It is such a good feeling when a book is able to pull you into the story and you become reluctant to put it down until it is completed. Whilst there are many good books that come and go allowing for the reader to be interested and attracted to it there are few that make the entire book gripping. For me The Watchmaker of Filigree Street managed to keep me interested throughout, despite my initial reservations about whether it would quite be my sort of thing.
The main thing that I was attracted to when picking this book up off of the charity shop was that there seemed to be a hint of a clockwork octopus involved. I mean a clockwork octopus in my head is a rather cute little image and from the moment it was introduced to the story it became my favourite character due to the way it was given such a mischievous little personality; who needs to have a child in the house when you could have a watchmakers octopus stealing your socks.

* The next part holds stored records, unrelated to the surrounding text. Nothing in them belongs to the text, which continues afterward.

--- src/rtl/dot_product_pkg.sv ---
// Shared helpers for the dot-product accumulator: tree depth, pipeline latency and width rules.
package dot_product_pkg;

    function automatic int unsigned clog2(input int unsigned n);
        int unsigned r;
        int unsigned v;
        r = 0;
        v = 1;
        while (v < n) begin
            v = v << 1;
            r++;
        end
        return r;
    endfunction

    // Cycles from the in_last sample edge to out_valid: product stage, tree levels, acc, output.
    function automatic int unsigned latency(input int unsigned tree_size);
        return clog2(tree_size) + 2;
    endfunction

    function automatic int unsigned tree_out_width(input int unsigned in_width,
                                                   input int unsigned leaves);
        return in_width + clog2(leaves);
    endfunction

    function automatic int unsigned min_acc_width(input int unsigned data_width,
                                                  input int unsigned tree_size);
        return tree_out_width(2 * data_width, tree_size);
    endfunction

endpackage

--- src/rtl/pipe_adder_tree.sv ---
// Registered, zero-padded, sign-extending adder tree: one register stage per tree level.
module pipe_adder_tree
    import dot_product_pkg::*;
#(
    parameter int unsigned LEAVES   = 16,
    parameter int unsigned IN_WIDTH = 16
) (
    input  logic                                        clk_i,
    input  logic [LEAVES*IN_WIDTH-1:0]                  leaves_i,
    output logic [tree_out_width(IN_WIDTH, LEAVES)-1:0] sum_o
);

    localparam int unsigned Depth    = clog2(LEAVES);
    localparam int unsigned SumWidth = tree_out_width(IN_WIDTH, LEAVES);
    localparam int unsigned Pad      = 1 << Depth;

    logic signed [SumWidth-1:0] leaf [Pad];

    genvar j, n;
    for (j = 0; j < Pad; j++) begin : g_leaf
        if (j < LEAVES) begin : g_real
            assign leaf[j] = SumWidth'($signed(leaves_i[j*IN_WIDTH +: IN_WIDTH]));
        end else begin : g_pad
            assign leaf[j] = '0;
        end
    end

    if (Depth == 0) begin : g_flat
        assign sum_o = leaf[0];
    end else begin : g_tree
        // Heap layout: node n has children 2n+1 and 2n+2; indices from Pad-1 up are leaves.
        logic signed [SumWidth-1:0] node_d [Pad-1];
        logic signed [SumWidth-1:0] node_q [Pad-1];

        for (n = 0; n < Pad - 1; n++) begin : g_node
            logic signed [SumWidth-1:0] lhs;
            logic signed [SumWidth-1:0] rhs;
            if (2 * n + 1 >= Pad - 1) begin : g_from_leaf
                assign lhs = leaf[2*n+1-(Pad-1)];
                assign rhs = leaf[2*n+2-(Pad-1)];
            end else begin : g_from_node
                assign lhs = node_q[2*n+1];
                assign rhs = node_q[2*n+2];
            end
            assign node_d[n] = lhs + rhs;
        end

        always_ff @(posedge clk_i) begin
            node_q <= node_d;
        end

        assign sum_o = node_q[0];
    end

endmodule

It was not just the octopus that had a well-formed character though but all of those that appeared in the story, even those that appeared only for a couple of minutes had been given detailed descriptions elsewhere so there was a full picture of them inside your head. This description carried on with regards to locations, emotions and other minor details that helped to create a feeling of intrigue and that you are actually part of the story; the changing between describing things from two different time periods and countries was seamless to allow the book to constantly run smoothly. Personally, having a book based on somewhere that I know reasonably well and am able to consider what it might have looked like at a certain period of time or after a certain event is a real pleasure as it allows my mind to work but only a little embellishing is required rather than needing to paint a full blown scene.
The story arc is based around a big event, an explosion, that causes the main character to think about things differently, encounter different people and go on a life journey that changes a lot of things. Whilst the characters involved are all trying to figure out whodunnit the reader is given enough clues that they are likely to figure it out early on; For the reader the story is not so much about finding out the culprit but instead everything that comes from it for the main character (and a bit of shouting at the book to tell them who is responsible instead of them going through so much nonsense). There are also other things in the story that are very obviously meant to be and going to happen and whilst the predictability of it for the reader is often annoying it is done well here and still leaves enough questions open that nothing is a complete certainty.

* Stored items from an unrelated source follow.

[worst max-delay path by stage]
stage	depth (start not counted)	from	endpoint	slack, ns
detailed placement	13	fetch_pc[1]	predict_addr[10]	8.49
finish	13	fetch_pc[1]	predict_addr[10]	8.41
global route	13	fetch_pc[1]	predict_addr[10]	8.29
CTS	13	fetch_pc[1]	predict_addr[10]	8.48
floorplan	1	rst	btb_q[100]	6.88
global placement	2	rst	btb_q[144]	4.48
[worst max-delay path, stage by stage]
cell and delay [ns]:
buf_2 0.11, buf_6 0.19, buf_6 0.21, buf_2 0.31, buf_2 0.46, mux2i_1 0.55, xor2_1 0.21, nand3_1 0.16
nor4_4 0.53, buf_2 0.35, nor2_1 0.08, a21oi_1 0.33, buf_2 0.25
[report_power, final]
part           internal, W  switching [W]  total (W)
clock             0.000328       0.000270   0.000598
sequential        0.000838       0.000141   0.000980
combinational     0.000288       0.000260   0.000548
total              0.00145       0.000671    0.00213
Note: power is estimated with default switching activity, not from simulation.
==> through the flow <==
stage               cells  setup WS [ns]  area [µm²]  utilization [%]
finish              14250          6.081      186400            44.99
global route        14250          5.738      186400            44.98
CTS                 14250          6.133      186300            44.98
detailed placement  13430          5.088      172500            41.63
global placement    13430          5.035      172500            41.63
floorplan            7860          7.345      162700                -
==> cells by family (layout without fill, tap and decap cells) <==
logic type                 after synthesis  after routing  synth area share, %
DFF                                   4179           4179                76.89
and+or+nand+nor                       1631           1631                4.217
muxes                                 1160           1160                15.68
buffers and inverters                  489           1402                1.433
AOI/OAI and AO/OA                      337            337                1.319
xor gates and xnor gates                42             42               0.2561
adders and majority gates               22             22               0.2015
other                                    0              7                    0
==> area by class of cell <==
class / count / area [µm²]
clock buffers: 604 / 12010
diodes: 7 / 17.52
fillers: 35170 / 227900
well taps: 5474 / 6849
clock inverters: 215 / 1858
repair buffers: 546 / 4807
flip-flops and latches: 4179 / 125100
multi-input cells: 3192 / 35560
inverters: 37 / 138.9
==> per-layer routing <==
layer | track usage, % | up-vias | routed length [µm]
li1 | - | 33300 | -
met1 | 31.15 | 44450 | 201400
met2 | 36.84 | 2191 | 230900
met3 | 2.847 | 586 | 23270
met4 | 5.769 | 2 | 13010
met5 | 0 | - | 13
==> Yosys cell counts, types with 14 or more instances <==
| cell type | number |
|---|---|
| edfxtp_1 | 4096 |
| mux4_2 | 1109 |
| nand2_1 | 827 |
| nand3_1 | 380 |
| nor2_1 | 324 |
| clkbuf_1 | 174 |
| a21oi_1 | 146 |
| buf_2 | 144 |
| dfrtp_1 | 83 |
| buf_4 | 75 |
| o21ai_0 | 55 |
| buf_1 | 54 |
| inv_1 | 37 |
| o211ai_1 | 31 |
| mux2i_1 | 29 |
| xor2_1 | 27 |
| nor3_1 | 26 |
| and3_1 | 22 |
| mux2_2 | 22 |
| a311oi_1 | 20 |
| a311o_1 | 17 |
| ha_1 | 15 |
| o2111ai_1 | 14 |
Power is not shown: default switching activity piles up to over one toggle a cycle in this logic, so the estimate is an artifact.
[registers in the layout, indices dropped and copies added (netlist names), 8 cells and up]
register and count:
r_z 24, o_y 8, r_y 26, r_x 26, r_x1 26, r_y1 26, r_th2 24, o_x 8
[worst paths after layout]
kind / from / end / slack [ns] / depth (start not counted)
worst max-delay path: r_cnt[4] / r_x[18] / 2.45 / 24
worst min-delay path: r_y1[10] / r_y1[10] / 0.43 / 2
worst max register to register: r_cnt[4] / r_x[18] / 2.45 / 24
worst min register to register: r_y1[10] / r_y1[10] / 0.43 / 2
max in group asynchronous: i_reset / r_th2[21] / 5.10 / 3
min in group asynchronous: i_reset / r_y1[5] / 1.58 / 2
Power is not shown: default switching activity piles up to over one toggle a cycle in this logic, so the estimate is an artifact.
**src/rtl/gpu_mem_pkg.sv**
```systemverilog
// Shared types and sizes for the pixel/texture SRAM path.
package gpu_mem_pkg;
   localparam int SRAM_AW = 11;
   localparam int SRAM_DW = 8;

   typedef enum logic [1:0] {
      GNT_NONE,
      GNT_RD,
      GNT_WR
   } gnt_t;
endpackage

```
**src/rtl/sram_wr_fifo.sv**
```systemverilog
// Posted-write FIFO in front of the SRAM: in-order drain plus a parallel
// address match across all live entries for read-after-write checking.
module sram_wr_fifo
   import gpu_mem_pkg::*;
#(
   parameter int AW    = SRAM_AW,
   parameter int DW    = SRAM_DW,
   parameter int DEPTH = 2
) (
   input  logic          clk,
   input  logic          rst_n,
   input  logic          push,
   input  logic [AW-1:0] push_addr,
   input  logic [DW-1:0] push_data,
   input  logic          pop,
   output logic          empty,
   output logic          full,
   output logic [AW-1:0] head_addr,
   output logic [DW-1:0] head_data,
   input  logic [AW-1:0] match_addr,
   output logic          match
);

   localparam int PW = (DEPTH > 1) ? $clog2(DEPTH) : 1;
   localparam int CW = $clog2(DEPTH + 1);

   logic [AW-1:0]    addr_q [DEPTH];
   logic [DW-1:0]    data_q [DEPTH];
   logic [DEPTH-1:0] vld_q;
   logic [PW-1:0]    wr_ptr_q;
   logic [PW-1:0]    rd_ptr_q;
   logic [CW-1:0]    cnt_q;
   logic             push_ok;
   logic             pop_ok;

   assign empty     = (cnt_q == '0);
   assign full      = (cnt_q == CW'(DEPTH));
   assign push_ok   = push && !full;
   assign pop_ok    = pop && !empty;
   assign head_addr = addr_q[rd_ptr_q];
   assign head_data = data_q[rd_ptr_q];

   // Per-entry valid bits let the hazard compare ignore stale slots.
   always_comb begin
      match = 1'b0;
      for (int i = 0; i < DEPTH; i++) begin
         if (vld_q[i] && (addr_q[i] == match_addr)) match = 1'b1;
      end
   end

   always_ff @(posedge clk or negedge rst_n) begin
      if (!rst_n) begin
         for (int i = 0; i < DEPTH; i++) begin
            addr_q[i] <= '0;
            data_q[i] <= '0;
         end
         vld_q    <= '0;
         wr_ptr_q <= '0;
         rd_ptr_q <= '0;
         cnt_q    <= '0;
      end else begin
         if (push_ok) begin
            addr_q[wr_ptr_q] <= push_addr;
            data_q[wr_ptr_q] <= push_data;
            vld_q[wr_ptr_q]  <= 1'b1;
            wr_ptr_q         <= wr_ptr_q + PW'(1);
         end
         if (pop_ok) begin
            vld_q[rd_ptr_q] <= 1'b0;
            rd_ptr_q        <= rd_ptr_q + PW'(1);
         end
         case ({push_ok, pop_ok})
            2'b10:   cnt_q <= cnt_q + CW'(1);
            2'b01:   cnt_q <= cnt_q - CW'(1);
            default: cnt_q <= cnt_q;
         endcase
      end
   end

endmodule

```
**src/rtl/sram_arbiter.sv**
```systemverilog
// Single-port SRAM arbiter: texel reads vs. posted loader writes, read
// priority during scan-out with a bounded write wait, round-robin in blanking.
module sram_arbiter
   import gpu_mem_pkg::*;
#(
   parameter int AW       = SRAM_AW,
   parameter int DW       = SRAM_DW,
   parameter int WF_DEPTH = 2,
   parameter int MAX_WAIT = 15
) (
   input  logic          clk,
   input  logic          rst_n,
   input  logic          active,
   input  logic          wr_valid,
   output logic          wr_ready,
   input  logic [AW-1:0] wr_addr,
   input  logic [DW-1:0] wr_data,
   input  logic          rd_valid,
   output logic          rd_ready,
   input  logic [AW-1:0] rd_addr,
   output logic          rd_rvalid,
   output logic [DW-1:0] rd_rdata,
   output logic          sram_cen,
   output logic          sram_wen,
   output logic [AW-1:0] sram_addr,
   output logic [DW-1:0] sram_din,
   input  logic [DW-1:0] sram_dout,
   output logic          busy
);

   localparam logic [7:0] WAIT_MAX = 8'(MAX_WAIT);

   logic          init_q;
   logic [7:0]    wait_cnt_q;
   logic          fav_wr_q;
   logic          rvalid_q;
   gnt_t          gnt;
   logic          wf_empty;
   logic          wf_full;
   logic [AW-1:0] head_addr;
   logic [DW-1:0] head_data;
   logic          hazard;
   logic          rd_elig;
   logic          wr_elig;
   logic          wf_push;
   logic          forced_wr;

   sram_wr_fifo #(
      .AW    (AW),
      .DW    (DW),
      .DEPTH (WF_DEPTH)
   ) u_wr_fifo (
      .clk        (clk),
      .rst_n      (rst_n),
      .push       (wf_push),
      .push_addr  (wr_addr),
      .push_data  (wr_data),
      .pop        (gnt == GNT_WR),
      .empty      (wf_empty),
      .full       (wf_full),
      .head_addr  (head_addr),
      .head_data  (head_data),
      .match_addr (rd_addr),
      .match      (hazard)
   );

   // init_q keeps both ports closed until the first edge after reset release.
   assign wr_ready  = init_q && !wf_full;
   assign wf_push   = wr_valid && wr_ready;
   assign rd_elig   = init_q && rd_valid && !hazard;
   assign wr_elig   = init_q && !wf_empty;
   assign forced_wr = wr_elig && (wait_cnt_q == WAIT_MAX);

   always_comb begin
      gnt = GNT_NONE;
      if (active) begin
         if (rd_elig && !forced_wr) gnt = GNT_RD;
         else if (wr_elig)          gnt = GNT_WR;
      end else if (rd_elig && wr_elig) begin
         gnt = fav_wr_q ? GNT_WR : GNT_RD;
      end else if (rd_elig) begin
         gnt = GNT_RD;
      end else if (wr_elig) begin
         gnt = GNT_WR;
      end
   end

   always_comb begin
      sram_addr = '0;
      sram_din  = '0;
      case (gnt)
         GNT_RD: sram_addr = rd_addr;
         GNT_WR: begin
            sram_addr = head_addr;
            sram_din  = head_data;
         end
         default: ;
      endcase
   end

   assign rd_ready  = (gnt == GNT_RD);
   assign sram_cen  = (gnt == GNT_NONE);
   assign sram_wen  = (gnt != GNT_WR);
   assign rd_rvalid = rvalid_q;
   assign rd_rdata  = sram_dout;
   assign busy      = !wf_empty || rvalid_q;

   always_ff @(posedge clk or negedge rst_n) begin
      if (!rst_n) begin
         init_q     <= 1'b0;
         wait_cnt_q <= '0;
         fav_wr_q   <= 1'b1;
         rvalid_q   <= 1'b0;
      end else begin
         init_q   <= 1'b1;
         rvalid_q <= (gnt == GNT_RD);
         if (wf_empty || gnt == GNT_WR)  wait_cnt_q <= '0;
         else if (wait_cnt_q != WAIT_MAX) wait_cnt_q <= wait_cnt_q + 8'd1;
         if (!active && rd_elig && wr_elig) fav_wr_q <= !fav_wr_q;
      end
   end

endmodule
```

As the first book by Natasha Pulley that I have read it has left me wanting to seek out some of her other books, especially given this one received much deserved acclaim from the reading community, and also to consider more books that fall into a similar category. Whilst there was an element of steampunk here there was nothing overly dramatic and that fine balance between a traditional investigation story combined with the steampunk worked really well and suggests that Pulley has a great ability to merge ideas and genres in a captivating and well thought through way.
Highly recommended if you like stories involving mystery, romance and something a bit whacky. A must read should you have the chance to grab a copy or to drop it onto your electronic reading device.